# Your assignment:
Collect each line of the entries that holds the string "instances".

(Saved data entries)
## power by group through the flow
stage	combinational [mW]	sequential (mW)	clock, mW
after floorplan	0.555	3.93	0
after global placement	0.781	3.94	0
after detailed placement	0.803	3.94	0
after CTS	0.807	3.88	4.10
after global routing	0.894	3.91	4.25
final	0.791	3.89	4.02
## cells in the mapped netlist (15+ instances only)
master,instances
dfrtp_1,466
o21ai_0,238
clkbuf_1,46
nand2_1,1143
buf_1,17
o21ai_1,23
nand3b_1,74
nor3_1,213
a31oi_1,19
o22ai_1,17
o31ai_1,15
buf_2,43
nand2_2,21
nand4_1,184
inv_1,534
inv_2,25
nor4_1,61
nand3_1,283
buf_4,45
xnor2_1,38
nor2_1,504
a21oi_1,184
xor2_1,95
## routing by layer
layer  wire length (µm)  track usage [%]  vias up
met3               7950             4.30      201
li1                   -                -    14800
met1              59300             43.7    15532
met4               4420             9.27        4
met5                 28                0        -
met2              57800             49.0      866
--
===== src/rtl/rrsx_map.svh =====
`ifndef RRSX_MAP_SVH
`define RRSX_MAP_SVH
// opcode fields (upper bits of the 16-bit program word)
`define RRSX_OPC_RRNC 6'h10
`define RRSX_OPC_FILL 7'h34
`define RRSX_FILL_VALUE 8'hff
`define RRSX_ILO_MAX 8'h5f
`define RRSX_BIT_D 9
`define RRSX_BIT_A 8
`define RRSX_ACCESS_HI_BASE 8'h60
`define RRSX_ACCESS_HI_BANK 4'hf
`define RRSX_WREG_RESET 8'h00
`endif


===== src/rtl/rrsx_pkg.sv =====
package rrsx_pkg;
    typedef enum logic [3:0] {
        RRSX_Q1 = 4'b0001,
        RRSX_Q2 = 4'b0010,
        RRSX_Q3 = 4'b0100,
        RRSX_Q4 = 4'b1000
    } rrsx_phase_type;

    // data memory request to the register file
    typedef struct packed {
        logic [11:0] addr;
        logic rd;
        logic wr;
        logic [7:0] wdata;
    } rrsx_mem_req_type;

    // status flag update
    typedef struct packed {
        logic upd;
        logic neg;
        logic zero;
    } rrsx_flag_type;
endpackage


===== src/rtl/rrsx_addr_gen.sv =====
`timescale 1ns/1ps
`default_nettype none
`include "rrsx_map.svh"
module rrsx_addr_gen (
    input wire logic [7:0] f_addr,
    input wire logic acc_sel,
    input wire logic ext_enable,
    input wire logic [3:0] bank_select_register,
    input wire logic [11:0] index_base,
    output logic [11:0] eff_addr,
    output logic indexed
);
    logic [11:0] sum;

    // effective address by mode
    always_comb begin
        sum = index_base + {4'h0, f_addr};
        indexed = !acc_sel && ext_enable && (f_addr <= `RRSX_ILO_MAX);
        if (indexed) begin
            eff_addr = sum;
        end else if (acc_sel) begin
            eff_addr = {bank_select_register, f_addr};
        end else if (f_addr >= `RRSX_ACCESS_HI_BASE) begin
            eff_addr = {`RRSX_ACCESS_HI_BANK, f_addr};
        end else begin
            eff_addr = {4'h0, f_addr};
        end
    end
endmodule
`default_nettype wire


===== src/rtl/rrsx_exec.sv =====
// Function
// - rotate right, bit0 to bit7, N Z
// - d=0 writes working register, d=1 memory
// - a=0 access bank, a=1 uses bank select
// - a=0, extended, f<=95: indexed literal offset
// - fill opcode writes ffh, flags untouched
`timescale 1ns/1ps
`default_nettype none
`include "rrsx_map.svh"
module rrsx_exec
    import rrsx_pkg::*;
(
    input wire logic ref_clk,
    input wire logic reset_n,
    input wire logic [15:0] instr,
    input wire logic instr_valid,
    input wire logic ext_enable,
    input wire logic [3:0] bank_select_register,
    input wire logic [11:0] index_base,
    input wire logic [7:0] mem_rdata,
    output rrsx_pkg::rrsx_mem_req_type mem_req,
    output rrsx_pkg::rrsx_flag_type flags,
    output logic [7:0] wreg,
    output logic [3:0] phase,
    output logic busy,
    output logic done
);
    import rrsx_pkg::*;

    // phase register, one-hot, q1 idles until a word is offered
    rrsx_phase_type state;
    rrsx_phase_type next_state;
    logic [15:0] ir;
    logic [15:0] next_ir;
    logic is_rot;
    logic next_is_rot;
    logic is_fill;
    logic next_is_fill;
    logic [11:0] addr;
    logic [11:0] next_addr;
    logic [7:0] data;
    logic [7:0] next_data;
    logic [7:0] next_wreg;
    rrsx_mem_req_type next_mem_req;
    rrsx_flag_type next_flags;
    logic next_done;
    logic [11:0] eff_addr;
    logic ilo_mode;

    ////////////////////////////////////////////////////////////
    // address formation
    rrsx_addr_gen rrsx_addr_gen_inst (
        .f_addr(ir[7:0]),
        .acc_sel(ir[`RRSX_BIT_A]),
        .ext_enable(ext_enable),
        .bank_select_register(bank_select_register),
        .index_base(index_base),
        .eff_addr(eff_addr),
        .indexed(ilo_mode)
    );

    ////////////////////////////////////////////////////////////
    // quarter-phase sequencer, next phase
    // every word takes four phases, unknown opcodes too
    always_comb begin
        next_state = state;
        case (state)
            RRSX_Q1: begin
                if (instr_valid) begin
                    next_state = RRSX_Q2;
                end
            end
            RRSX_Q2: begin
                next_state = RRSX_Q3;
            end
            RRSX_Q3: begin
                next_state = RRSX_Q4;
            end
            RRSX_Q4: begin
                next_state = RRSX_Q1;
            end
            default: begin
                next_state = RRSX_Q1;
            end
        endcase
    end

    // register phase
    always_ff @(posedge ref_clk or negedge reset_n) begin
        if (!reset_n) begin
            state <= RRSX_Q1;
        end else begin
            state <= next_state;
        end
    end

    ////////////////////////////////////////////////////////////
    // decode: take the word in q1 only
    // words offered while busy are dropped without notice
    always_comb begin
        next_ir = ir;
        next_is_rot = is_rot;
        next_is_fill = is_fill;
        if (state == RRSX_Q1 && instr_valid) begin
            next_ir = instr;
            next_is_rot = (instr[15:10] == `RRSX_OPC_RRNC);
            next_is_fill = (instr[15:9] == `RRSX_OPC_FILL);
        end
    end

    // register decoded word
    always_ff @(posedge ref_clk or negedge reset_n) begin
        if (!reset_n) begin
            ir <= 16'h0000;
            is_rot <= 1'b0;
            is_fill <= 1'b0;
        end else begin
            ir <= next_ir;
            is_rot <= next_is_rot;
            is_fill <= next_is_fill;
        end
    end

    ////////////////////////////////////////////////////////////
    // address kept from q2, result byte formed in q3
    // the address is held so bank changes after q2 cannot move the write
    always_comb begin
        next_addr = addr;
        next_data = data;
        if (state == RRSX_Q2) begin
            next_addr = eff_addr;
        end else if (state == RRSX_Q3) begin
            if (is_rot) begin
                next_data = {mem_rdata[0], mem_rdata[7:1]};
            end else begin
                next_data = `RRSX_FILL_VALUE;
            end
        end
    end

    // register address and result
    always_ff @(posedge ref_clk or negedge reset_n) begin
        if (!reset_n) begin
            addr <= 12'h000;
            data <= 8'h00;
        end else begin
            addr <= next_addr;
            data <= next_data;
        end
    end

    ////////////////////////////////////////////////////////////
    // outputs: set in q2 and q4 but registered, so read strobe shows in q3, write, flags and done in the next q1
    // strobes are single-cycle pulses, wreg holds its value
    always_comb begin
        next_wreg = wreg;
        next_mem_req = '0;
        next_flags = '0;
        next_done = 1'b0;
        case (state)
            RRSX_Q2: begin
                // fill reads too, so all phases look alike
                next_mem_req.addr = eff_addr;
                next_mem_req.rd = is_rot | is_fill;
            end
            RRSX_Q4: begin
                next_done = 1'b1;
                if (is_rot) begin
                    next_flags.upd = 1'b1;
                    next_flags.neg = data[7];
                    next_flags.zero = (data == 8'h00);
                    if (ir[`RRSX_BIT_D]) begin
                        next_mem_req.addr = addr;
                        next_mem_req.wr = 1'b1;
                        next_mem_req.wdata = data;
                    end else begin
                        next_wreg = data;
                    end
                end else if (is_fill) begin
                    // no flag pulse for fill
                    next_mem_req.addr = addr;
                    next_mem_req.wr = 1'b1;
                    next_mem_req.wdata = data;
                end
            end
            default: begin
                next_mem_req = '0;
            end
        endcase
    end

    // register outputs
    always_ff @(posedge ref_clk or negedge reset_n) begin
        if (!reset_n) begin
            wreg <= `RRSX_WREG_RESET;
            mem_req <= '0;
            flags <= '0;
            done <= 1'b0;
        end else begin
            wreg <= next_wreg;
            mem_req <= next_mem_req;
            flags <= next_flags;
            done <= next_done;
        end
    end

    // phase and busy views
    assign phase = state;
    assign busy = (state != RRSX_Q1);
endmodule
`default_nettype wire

# Expected answer:
## cells in the mapped netlist (15+ instances only)
master,instances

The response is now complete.